Mahmood Yakubu, chair of the Independent National Electoral Commission, INEC, met with state electoral officials Tuesday in the capital. While praising INEC's successful deployment of the voter accreditation system, Yakubu said the body will evaluate its operations and the effectiveness of technologies used in the process.
Yakubu said the exercise will be carried out without bias and that INEC will make its findings public.
"The time has come for introspection, stocktaking, review and evaluation," Yakubu told journalists. "Since the conclusion of the elections, diverse opinions have been expressed by political parties, candidates [and] observers, and the commission welcomed all of them as far as their purpose is to improve the conduct of elections and consolidate our democracy."
Officials said INEC has received 54 reports from various observer missions regarding the way in which the election was conducted.
The review is beginning a week after the European Union observer mission published its final report on the elections, prompting some debate.
The EU said elections did not ensure the well-run, transparent, and inclusive democratic process that the electoral body had promised. It also said public confidence and trust in the INEC were severely damaged during the presidential poll and were not restored in state-level elections.
In addition, the report cited security issues, noting the political atmosphere was exceptionally tense prior to the election.
The Nigerian presidency this week rejected the EU's report.
However, Idayat Hassan, director at the Center for Democracy and Development, said the report was correct in citing an already challenging political environment even before the elections.
"INEC overpromised and they underdelivered, nobody is taking that away, [but] it should take into cognizance the prevailing factors surrounding this election," Hassan said. "For instance, this election held against the backdrop of fuel and Naira scarcities, it dampened the morale of Nigerians, it suppressed their ability to move to different parts of the country to even participate."
Hassan said INEC must carry out the review in a broader context, including previous elections, and its collaborations with security agencies and other stakeholders.
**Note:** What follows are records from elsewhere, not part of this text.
What follows belongs to an exercise in optimizing a design on an open flow for small area, a short achievable clock period and few clock cycles per item; a production flow would make more cautious choices. Function was checked by simulation only, so behaviour that the tests miss may differ from the original.

==> flow/design.v (excerpt) <==
module amf_rx (
    input  wire        clk,
    input  wire        rst,
    input  wire        in_valid,
    output wire        in_ready,
    input  wire [31:0] sample,
    output reg         frm_valid,
    output wire [63:0] frm_payload,
    output reg         frm_crc_ok
);
For scale: roughly 260 flip-flops, ~100 I/O pins, about 33000 µm² of cells after synthesis.
==> module filt_step, before the edit <==
module filt_step (
    input  wire [30:0] s,
    input  wire        hs,        
    input  wire [7:0]  te,
    input  wire [23:0] tm,
    output wire [30:0] y,
    output wire        hy         
);
    wire [7:0]  es  = s[30:23];
    wire [23:0] ms  = {hs, s[22:0]};
    wire        big = es > 8'd1;
    wire        p47 = ms >= 24'hB6DB6E;         
    wire        sh  = big & ~p47;               
    wire [48:0] w;
    mul07_tree u_tree (.ms(ms), .sh(sh), .w(w));
    wire [7:0]  esf = big ? es : 8'd1;
    wire [7:0]  eh  = esf - {7'd0, sh};
    wire        hge = eh >= te;
    wire [23:0] mh  = sh ? w[46:23] : w[47:24];
    wire [7:0]  da  = eh - te;
    wire        fa  = da > 8'd27;
    wire [27:0] tx  = {1'b0, tm, 3'b000};
    wire [27:0] ts  = tx >> da[4:0];
    wire        tl  = fa ? (|tm) : (|(tx & ~(28'hFFFFFFF << da[4:0])));
    wire [27:0] tz  = fa ? {27'd0, tl} : {ts[27:1], ts[0] | tl};
    wire [7:0]  db  = te - esf + 8'd1;
    wire        fb  = db > 8'd28;
    wire [28:0] hx  = {w[48:24], w[23] & sh, 3'b000};
    wire [28:0] hsh = hx >> db[4:0];
    wire        hl  = fb ? (|hx) : (|(hx & ~(29'h1FFFFFFF << db[4:0])));
    wire [27:0] hz  = fb ? {27'd0, hl} : {hsh[27:1], hsh[0] | hl};
    wire [23:0] xa  = hge ? mh : tm;
    wire [27:0] zb  = hge ? tz : hz;
    wire [7:0]  ex  = hge ? eh : te;
    wire [2:0]  low = zb[2:0];
    wire [23:0] zh  = zb[26:3];                 
    wire [25:0] ya  = {2'b00, xa} + {2'b00, zh};
    wire [26:0] yc  = {2'b00, xa, 1'b1} + {2'b00, zh, 1'b1};
    wire [25:0] yb  = yc[26:1];                 
    wire        ovf = ya[24];
    wire        inc0 = low[2] & (low[1] | low[0] | ya[0]);
    wire        inc1 = ya[0] & ((|low) | ya[1]);
    wire [24:0] m0  = inc0 ? yb[24:0] : ya[24:0];
    wire [24:0] m1  = inc1 ? yb[25:1] : ya[25:1];
    wire [24:0] mn  = ovf ? m1 : m0;
    wire [23:0] px  = xa ^ zh;
    wire        ro0 = inc0 & (&px);
    wire [7:0]  exm = ex - 8'd1;
    wire [7:0]  ex1 = ex + 8'd1;
    wire        sub = (ex == 8'd1);
    wire [7:0]  ey0 = ro0 ? ex1 : ((sub & ~m0[23]) ? exm : ex);
    wire [7:0]  ey1 = ex1;
    wire [7:0]  ey  = ovf ? ey1 : ey0;
    assign y  = {ey, mn[22:0]};
    assign hy = ~sub | ovf | m0[24] | m0[23];
endmodule
clock: 35.0 ns
lec_check: 0
abc_area: 1
cap_margin: 20
core_margin: 2
core_utilization: 40
slew_margin: 20
standard.sh (not shown) runs the stock make flow with config.mk's settings and CLKGATE_MAP_FILE= SYNTH_SCRIPT=/design/flow/synth_recipe.tcl, a recipe that flattens the netlist after the stock synthesis.
==> flow/flow/run.sh <==
#!/bin/bash
# The standard layout, with two changes to how it is made:
#  - Yosys's synth runs without its early ABC pass (SYNTH_ARGS=-noabc), so
#    that the full adders are found before the logic is remapped and do not
#    need inverters around them; the final ABC mapping is unchanged;
#  - repair_timing is asked for extra setup slack so that the gates on the
#    filter loop are sized for speed.
# The SDC (clock period, I/O delays) is the standard flow's own and is not touched.
set -euo pipefail
export SETUP_SLACK_MARGIN=26
export MAKEFLAGS="SYNTH_ARGS=-noabc"
bash standard.sh > standard.log 2>&1
Testbench counts at the start, summed over its fixed seeds: cycles 882,746, items 882,746.
==> next run, changes <==
--- a/flow/design.v
+++ b/flow/design.v
@@ -553,46 +553,48 @@
     wire        sh  = big & ~p47;               
     wire [48:0] w;
     mul07_tree u_tree (.ms(ms), .sh(sh), .w(w));
     wire [7:0]  esf = big ? es : 8'd1;
     wire [7:0]  eh  = esf - {7'd0, sh};
     wire        hge = eh >= te;
-    wire [23:0] mh  = sh ? w[46:23] : w[47:24];
+    wire [24:0] mh  = sh ? w[47:23] : w[48:24];    
     wire [7:0]  da  = eh - te;
     wire        fa  = da > 8'd27;
     wire [27:0] tx  = {1'b0, tm, 3'b000};
     wire [27:0] ts  = tx >> da[4:0];
     wire        tl  = fa ? (|tm) : (|(tx & ~(28'hFFFFFFF << da[4:0])));
     wire [27:0] tz  = fa ? {27'd0, tl} : {ts[27:1], ts[0] | tl};
     wire [7:0]  db  = te - esf + 8'd1;
     wire        fb  = db > 8'd28;
     wire [28:0] hx  = {w[48:24], w[23] & sh, 3'b000};
     wire [28:0] hsh = hx >> db[4:0];
     wire        hl  = fb ? (|hx) : (|(hx & ~(29'h1FFFFFFF << db[4:0])));
     wire [27:0] hz  = fb ? {27'd0, hl} : {hsh[27:1], hsh[0] | hl};
-    wire [23:0] xa  = hge ? mh : tm;
+    wire [24:0] xa  = hge ? mh : {1'b0, tm};
     wire [27:0] zb  = hge ? tz : hz;
     wire [7:0]  ex  = hge ? eh : te;
     wire [2:0]  low = zb[2:0];
-    wire [23:0] zh  = zb[26:3];                 
-    wire [25:0] ya  = {2'b00, xa} + {2'b00, zh};
-    wire [26:0] yc  = {2'b00, xa, 1'b1} + {2'b00, zh, 1'b1};
+    wire [24:0] zh  = zb[27:3];
+    wire [25:0] ya  = {1'b0, xa} + {1'b0, zh};
+    wire [26:0] yc  = {1'b0, xa, 1'b1} + {1'b0, zh, 1'b1};
     wire [25:0] yb  = yc[26:1];                 
     wire        ovf = ya[24];
     wire        inc0 = low[2] & (low[1] | low[0] | ya[0]);
     wire        inc1 = ya[0] & ((|low) | ya[1]);
     wire [24:0] m0  = inc0 ? yb[24:0] : ya[24:0];
     wire [24:0] m1  = inc1 ? yb[25:1] : ya[25:1];
     wire [24:0] mn  = ovf ? m1 : m0;
-    wire [23:0] px  = xa ^ zh;
-    wire        ro0 = inc0 & (&px);
+    wire [24:0] px  = xa ^ zh;
+    wire        ro0 = inc0 & (&px[23:0]) & ~px[24];
+    wire        ro1 = inc1 & (&px[24:0]);
     wire [7:0]  exm = ex - 8'd1;
     wire [7:0]  ex1 = ex + 8'd1;
+    wire [7:0]  ex2 = ex + 8'd2;
     wire        sub = (ex == 8'd1);
     wire [7:0]  ey0 = ro0 ? ex1 : ((sub & ~m0[23]) ? exm : ex);
-    wire [7:0]  ey1 = ex1;
+    wire [7:0]  ey1 = ro1 ? ex2 : ex1;
     wire [7:0]  ey  = ovf ? ey1 : ey0;
     assign y  = {ey, mn[22:0]};
     assign hy = ~sub | ovf | m0[24] | m0[23];
 endmodule
 module mul03_pre (
     input  wire [30:0] x,
=> Via count went up by 3.8%. Core utilization went up by 0.70 points. Hold slack stays flat. Worst setup slack is better by 0.020 ns. Routed wire length went up by 3.2%. Final area went up by 3.4%. First-iteration DRC count went down by 3.2%. Final cell count went up by 3.6%. Area after synthesis went up by 1.6%. Non-clock buffer count went up by 21.
Testbench counts after the change, summed over its fixed seeds: cycles 882,746, items 882,746.

-- afterwards: timing with drivers on the ports --
Ports are ideal in the flow. The routed layouts listed here were re-timed in OpenROAD.
Step 1, drivers: a clkbuf_16 drives clk and a buf_2 each remaining input, both assumed.
Step 2 also shifts input and output timing later by t, the mid clock arrival at the registers, as if the neighbouring blocks saw the same clock.
a / b / c = ideal ports / drivers / drivers and shift; a / b = the first two.
| run | t, ns | setup slack, ns | worst setup path at the end | worst slew at a driven data input, ns |
|---|---|---|---|---|
| the first run | 0.622 | 26.143 / 26.172 / 25.550 | input to register | 0.07 |
| the second run | 0.637 | 26.163 / 26.201 / 25.563 | input to register | 0.13 |
After both steps setup and hold are still met in every run listed. For the second run, which loses most, drivers alone change the setup slack by +0.038 ns; drivers and shift together by -0.600 ns.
The February 25 and March presidential and subnational polls were marred by violence that left at least 21 people dead.
There also were operational difficulties and logistics issues, and observers allege that voting was suppressed in some states.
Emmanuel Njoku of the nonprofit Connected Development, one of the election observers, said the INEC lacked the expertise to conduct elections, and he faults their appointment process.
"You can review yourself, but you cannot score yourself in an examination. If the European Union has given a report, that is what they've observed, and for us at Connected Development, we align with a couple of the things that they reported. They worked closely with us. Beyond the technical glitch at the headquarters, the issue around logistics and operational failure, they [INEC] failed woefully," Njoku said.
INEC has been evaluating its performance in elections since 2011.
The commission is also reviewing evidence of infractions in more than 200 investigations concluded by the police, including cases involving high-ranking officials.
Meanwhile, an appeals court in Abuja closed the defense hearing Wednesday for lawsuits challenging Bola Tinubu's election by the opposition groups. The court will resume later this month.